Task requirements -
From the listing below, output only the lines starting at the line that has "if (rst) begin" and ending at the line that has "localparam logic [INT_W-1:0] MIN_NEG", exactly as they appear, ends included.
=== Data excerpts ===
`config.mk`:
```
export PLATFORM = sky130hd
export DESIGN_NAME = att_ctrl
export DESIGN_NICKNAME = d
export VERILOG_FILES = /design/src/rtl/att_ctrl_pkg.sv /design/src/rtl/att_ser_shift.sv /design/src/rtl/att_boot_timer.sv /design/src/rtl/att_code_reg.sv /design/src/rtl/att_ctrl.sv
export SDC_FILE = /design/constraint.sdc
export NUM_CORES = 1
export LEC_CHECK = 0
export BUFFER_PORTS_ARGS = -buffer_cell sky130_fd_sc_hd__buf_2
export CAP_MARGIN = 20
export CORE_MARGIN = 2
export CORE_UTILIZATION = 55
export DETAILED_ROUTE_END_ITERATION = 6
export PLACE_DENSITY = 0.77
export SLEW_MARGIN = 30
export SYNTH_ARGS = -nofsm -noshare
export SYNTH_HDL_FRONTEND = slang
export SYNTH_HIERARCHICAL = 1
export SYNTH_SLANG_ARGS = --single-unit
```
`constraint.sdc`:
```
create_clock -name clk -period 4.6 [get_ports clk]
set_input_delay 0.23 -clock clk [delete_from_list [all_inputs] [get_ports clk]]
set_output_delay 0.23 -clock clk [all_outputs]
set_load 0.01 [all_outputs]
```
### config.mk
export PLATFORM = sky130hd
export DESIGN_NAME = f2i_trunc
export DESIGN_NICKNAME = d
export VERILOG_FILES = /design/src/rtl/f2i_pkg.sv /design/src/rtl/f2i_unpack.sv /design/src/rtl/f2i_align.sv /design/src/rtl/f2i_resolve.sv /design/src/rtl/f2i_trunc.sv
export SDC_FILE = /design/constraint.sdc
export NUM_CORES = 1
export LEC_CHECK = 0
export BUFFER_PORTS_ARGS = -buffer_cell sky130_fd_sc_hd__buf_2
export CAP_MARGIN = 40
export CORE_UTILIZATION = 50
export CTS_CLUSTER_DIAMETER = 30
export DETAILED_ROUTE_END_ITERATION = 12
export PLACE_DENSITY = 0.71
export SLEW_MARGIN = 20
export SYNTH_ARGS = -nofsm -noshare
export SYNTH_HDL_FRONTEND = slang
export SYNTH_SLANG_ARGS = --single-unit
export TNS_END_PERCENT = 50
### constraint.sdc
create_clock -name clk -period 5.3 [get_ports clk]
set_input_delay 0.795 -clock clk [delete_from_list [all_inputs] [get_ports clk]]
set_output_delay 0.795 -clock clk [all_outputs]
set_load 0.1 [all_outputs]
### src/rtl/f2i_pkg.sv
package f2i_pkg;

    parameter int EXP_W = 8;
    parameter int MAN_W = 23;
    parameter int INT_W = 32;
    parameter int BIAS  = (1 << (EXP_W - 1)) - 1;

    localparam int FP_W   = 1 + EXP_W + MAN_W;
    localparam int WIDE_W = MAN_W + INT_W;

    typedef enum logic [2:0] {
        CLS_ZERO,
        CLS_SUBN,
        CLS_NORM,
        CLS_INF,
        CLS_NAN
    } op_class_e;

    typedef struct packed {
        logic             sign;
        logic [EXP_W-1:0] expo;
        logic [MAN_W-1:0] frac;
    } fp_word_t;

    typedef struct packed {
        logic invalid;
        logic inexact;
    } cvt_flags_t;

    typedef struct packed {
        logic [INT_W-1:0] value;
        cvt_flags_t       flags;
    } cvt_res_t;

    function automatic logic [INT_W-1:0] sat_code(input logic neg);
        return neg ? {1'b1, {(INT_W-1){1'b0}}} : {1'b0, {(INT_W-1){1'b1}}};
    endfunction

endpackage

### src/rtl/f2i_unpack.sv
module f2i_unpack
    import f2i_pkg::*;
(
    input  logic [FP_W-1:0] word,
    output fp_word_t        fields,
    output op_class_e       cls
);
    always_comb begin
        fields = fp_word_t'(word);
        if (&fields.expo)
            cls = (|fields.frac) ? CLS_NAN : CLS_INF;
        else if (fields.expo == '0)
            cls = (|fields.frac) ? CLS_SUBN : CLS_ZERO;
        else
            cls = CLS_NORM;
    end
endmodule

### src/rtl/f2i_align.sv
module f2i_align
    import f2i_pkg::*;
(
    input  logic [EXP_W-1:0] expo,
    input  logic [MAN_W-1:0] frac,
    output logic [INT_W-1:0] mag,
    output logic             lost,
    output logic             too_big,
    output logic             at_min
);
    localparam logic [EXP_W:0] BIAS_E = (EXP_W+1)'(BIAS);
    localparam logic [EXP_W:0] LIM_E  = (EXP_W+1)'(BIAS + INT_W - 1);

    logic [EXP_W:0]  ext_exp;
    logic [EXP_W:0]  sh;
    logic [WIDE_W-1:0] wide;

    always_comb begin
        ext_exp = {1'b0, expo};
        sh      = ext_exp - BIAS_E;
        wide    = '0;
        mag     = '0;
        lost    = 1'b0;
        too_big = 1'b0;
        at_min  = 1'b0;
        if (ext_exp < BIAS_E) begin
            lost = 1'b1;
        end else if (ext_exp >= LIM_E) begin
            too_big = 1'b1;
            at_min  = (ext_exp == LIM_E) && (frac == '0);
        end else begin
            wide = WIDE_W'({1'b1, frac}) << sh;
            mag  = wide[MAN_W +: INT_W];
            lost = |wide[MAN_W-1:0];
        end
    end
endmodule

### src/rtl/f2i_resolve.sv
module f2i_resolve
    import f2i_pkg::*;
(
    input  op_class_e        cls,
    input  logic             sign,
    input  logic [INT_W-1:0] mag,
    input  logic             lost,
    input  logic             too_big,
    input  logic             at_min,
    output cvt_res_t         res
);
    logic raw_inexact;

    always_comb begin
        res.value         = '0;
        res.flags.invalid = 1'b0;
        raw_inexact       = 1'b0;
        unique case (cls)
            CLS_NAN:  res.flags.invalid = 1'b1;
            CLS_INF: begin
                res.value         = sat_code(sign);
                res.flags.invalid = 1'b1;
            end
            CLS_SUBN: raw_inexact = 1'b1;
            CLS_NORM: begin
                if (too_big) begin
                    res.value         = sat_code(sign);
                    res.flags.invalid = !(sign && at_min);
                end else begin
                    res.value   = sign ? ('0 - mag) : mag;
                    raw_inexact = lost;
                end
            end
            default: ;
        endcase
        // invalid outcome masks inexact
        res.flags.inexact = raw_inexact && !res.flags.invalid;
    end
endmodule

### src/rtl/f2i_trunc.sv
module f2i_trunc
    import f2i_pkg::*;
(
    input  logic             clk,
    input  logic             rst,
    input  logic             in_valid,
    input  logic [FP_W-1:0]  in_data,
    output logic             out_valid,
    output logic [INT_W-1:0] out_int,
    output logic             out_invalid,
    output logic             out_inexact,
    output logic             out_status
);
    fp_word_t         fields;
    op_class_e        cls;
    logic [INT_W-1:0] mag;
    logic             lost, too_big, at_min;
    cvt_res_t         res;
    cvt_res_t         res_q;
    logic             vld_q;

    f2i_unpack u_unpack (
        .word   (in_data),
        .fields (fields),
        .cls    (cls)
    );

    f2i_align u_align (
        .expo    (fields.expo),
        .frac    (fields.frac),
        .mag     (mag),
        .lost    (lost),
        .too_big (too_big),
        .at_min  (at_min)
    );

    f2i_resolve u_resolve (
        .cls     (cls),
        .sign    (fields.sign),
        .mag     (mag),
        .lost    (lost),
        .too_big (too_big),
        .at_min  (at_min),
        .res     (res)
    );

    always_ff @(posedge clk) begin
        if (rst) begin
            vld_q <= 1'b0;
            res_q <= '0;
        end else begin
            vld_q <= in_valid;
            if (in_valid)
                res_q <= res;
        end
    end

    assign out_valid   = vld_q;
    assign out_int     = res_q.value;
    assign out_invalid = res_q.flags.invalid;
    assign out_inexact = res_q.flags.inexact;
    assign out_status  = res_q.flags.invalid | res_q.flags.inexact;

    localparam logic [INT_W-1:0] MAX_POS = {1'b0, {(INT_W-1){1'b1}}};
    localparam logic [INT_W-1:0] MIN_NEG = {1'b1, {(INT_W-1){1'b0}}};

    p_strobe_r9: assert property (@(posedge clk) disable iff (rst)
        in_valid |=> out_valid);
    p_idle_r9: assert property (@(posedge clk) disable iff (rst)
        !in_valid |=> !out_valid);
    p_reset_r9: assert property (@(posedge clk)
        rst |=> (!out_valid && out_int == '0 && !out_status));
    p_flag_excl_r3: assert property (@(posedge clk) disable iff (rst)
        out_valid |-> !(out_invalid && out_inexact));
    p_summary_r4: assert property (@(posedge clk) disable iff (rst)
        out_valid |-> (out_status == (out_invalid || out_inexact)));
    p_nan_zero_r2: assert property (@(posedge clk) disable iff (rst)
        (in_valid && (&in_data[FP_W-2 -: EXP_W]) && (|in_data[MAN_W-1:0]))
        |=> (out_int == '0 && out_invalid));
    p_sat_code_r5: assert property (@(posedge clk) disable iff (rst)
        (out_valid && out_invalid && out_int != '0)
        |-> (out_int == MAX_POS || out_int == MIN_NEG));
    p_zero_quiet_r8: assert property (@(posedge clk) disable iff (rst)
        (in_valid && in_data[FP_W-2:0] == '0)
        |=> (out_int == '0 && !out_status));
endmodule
===
Finished task -
        if (rst) begin
            vld_q <= 1'b0;
            res_q <= '0;
        end else begin
            vld_q <= in_valid;
            if (in_valid)
                res_q <= res;
        end
    end

    assign out_valid   = vld_q;
    assign out_int     = res_q.value;
    assign out_invalid = res_q.flags.invalid;
    assign out_inexact = res_q.flags.inexact;
    assign out_status  = res_q.flags.invalid | res_q.flags.inexact;

    localparam logic [INT_W-1:0] MAX_POS = {1'b0, {(INT_W-1){1'b1}}};
    localparam logic [INT_W-1:0] MIN_NEG = {1'b1, {(INT_W-1){1'b0}}};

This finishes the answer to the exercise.